-- Material supplied follows --
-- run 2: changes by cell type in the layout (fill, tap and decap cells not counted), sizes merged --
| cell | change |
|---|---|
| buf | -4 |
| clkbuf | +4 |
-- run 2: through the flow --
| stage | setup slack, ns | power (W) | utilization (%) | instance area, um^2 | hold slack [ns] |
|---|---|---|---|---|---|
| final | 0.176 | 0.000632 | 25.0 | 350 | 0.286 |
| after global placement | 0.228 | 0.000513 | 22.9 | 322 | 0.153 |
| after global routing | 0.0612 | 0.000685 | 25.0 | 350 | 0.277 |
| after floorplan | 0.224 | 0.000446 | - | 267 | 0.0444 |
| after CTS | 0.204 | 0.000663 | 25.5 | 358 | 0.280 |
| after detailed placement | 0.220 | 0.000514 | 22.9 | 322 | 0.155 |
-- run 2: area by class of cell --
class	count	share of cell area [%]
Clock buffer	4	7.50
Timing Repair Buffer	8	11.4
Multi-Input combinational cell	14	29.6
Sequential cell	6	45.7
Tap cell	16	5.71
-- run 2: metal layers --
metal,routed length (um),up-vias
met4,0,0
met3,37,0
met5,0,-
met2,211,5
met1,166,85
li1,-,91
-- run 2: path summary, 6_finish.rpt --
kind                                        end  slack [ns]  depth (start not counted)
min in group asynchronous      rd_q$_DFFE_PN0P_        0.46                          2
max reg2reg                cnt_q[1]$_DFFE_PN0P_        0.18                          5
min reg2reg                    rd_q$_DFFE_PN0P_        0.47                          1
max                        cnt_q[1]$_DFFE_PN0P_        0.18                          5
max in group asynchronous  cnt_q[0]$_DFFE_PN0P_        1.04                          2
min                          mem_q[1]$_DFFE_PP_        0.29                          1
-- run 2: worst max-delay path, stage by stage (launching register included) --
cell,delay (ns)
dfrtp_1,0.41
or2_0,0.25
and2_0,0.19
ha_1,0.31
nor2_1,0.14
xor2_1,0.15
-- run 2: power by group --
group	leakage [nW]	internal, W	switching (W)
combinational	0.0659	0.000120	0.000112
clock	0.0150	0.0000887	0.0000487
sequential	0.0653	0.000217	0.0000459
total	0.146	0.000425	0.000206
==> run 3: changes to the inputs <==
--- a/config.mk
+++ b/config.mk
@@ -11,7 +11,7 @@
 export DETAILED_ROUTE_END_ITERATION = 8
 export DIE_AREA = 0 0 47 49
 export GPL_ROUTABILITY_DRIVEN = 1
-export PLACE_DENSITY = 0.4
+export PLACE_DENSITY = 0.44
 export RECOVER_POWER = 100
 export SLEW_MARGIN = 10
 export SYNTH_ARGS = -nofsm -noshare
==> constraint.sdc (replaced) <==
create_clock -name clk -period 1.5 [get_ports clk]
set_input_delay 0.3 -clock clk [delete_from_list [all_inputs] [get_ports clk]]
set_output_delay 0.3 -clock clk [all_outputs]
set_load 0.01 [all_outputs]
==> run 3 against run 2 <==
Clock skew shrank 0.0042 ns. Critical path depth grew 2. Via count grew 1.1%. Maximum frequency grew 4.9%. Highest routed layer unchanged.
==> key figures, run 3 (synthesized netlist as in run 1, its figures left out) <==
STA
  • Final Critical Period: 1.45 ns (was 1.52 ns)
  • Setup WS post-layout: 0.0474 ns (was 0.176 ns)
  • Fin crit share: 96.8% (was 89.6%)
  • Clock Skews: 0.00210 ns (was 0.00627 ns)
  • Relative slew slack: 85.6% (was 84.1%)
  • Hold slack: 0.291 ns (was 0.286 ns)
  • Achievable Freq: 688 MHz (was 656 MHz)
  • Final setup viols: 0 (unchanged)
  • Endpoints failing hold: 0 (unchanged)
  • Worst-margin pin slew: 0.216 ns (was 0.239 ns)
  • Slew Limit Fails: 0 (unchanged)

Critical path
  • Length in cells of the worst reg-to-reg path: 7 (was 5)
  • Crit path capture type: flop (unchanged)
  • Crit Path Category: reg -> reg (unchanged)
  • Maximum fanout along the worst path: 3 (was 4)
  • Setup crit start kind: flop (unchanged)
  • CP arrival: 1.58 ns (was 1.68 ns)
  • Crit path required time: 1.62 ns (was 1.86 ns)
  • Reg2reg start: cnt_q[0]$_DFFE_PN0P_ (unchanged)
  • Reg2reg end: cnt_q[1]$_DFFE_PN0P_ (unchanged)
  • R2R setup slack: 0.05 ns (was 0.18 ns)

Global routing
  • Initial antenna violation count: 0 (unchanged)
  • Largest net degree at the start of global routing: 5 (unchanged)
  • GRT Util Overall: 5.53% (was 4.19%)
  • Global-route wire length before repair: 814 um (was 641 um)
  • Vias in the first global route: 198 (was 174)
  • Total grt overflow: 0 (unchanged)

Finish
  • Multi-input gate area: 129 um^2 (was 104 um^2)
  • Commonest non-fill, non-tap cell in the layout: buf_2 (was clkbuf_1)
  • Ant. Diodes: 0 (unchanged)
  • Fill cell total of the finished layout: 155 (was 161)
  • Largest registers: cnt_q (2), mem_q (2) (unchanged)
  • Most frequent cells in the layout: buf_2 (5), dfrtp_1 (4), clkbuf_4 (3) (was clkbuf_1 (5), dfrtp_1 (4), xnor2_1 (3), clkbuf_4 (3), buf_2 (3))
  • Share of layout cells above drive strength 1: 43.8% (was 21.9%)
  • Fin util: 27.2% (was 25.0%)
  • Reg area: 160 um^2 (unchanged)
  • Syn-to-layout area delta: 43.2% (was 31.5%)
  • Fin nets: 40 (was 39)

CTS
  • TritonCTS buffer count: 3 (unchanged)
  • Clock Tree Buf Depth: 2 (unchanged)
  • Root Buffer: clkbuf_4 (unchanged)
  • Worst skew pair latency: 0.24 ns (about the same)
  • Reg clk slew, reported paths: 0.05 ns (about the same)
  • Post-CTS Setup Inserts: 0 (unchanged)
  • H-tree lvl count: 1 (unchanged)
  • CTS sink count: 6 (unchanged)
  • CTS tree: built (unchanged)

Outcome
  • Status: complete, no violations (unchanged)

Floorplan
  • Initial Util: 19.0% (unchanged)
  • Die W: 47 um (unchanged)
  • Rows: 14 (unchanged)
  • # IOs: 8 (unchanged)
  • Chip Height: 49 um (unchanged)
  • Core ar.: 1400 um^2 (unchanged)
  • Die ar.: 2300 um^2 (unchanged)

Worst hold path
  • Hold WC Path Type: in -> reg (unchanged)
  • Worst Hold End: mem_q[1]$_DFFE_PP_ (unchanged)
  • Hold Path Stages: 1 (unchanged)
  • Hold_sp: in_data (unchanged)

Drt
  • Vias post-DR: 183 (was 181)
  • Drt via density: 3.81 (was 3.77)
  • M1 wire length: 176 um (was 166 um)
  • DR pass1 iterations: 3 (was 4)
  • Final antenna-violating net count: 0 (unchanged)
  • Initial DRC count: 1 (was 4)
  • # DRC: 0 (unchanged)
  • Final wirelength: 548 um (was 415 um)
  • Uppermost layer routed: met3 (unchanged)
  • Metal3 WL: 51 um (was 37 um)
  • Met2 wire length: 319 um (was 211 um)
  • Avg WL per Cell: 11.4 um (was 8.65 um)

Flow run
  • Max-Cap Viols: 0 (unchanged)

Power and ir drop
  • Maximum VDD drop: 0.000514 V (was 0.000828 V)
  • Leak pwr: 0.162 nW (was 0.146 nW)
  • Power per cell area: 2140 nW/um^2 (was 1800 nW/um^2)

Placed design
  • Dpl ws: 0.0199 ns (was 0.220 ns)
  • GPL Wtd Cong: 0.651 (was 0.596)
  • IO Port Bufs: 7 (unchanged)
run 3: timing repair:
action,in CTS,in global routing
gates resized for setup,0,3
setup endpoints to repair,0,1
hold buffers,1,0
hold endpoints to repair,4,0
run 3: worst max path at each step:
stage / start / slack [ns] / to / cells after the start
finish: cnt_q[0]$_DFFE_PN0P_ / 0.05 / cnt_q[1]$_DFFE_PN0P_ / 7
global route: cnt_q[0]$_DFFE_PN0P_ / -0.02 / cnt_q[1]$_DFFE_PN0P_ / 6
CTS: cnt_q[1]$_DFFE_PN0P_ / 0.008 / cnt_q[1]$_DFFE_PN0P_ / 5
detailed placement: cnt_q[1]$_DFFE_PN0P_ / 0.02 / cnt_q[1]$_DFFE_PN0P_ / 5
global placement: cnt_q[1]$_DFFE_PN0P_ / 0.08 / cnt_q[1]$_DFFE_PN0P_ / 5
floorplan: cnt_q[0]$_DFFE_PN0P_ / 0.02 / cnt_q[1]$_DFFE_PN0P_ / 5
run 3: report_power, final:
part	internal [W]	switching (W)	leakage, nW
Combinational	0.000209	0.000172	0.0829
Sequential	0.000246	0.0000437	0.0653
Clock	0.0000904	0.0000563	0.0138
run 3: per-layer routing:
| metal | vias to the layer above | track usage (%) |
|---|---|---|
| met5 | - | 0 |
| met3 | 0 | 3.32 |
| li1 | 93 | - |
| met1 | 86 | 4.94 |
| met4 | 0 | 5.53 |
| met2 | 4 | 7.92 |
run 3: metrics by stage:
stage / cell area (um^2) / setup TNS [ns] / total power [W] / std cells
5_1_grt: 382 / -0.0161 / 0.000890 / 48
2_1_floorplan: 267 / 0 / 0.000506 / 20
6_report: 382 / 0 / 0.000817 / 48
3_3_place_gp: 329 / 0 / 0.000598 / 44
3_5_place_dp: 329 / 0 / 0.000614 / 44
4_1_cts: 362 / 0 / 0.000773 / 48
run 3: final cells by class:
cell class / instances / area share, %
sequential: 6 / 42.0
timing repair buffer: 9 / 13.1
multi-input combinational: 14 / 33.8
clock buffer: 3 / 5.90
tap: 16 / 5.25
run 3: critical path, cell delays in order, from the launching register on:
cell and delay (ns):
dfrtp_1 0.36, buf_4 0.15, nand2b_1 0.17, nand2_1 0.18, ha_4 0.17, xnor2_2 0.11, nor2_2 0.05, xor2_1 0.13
-- Material supplied concluded --
» Task description: Look above for the line containing "li1 | 93 | - |". From there to the final line of the entries, repeat every line exactly.

» Exercise answer:
| li1 | 93 | - |
| met1 | 86 | 4.94 |
| met4 | 0 | 5.53 |
| met2 | 4 | 7.92 |
run 3: metrics by stage:
stage / cell area (um^2) / setup TNS [ns] / total power [W] / std cells
5_1_grt: 382 / -0.0161 / 0.000890 / 48
2_1_floorplan: 267 / 0 / 0.000506 / 20
6_report: 382 / 0 / 0.000817 / 48
3_3_place_gp: 329 / 0 / 0.000598 / 44
3_5_place_dp: 329 / 0 / 0.000614 / 44
4_1_cts: 362 / 0 / 0.000773 / 48
run 3: final cells by class:
cell class / instances / area share, %
sequential: 6 / 42.0
timing repair buffer: 9 / 13.1
multi-input combinational: 14 / 33.8
clock buffer: 3 / 5.90
tap: 16 / 5.25
run 3: critical path, cell delays in order, from the launching register on:
cell and delay (ns):
dfrtp_1 0.36, buf_4 0.15, nand2b_1 0.17, nand2_1 0.18, ha_4 0.17, xnor2_2 0.11, nor2_2 0.05, xor2_1 0.13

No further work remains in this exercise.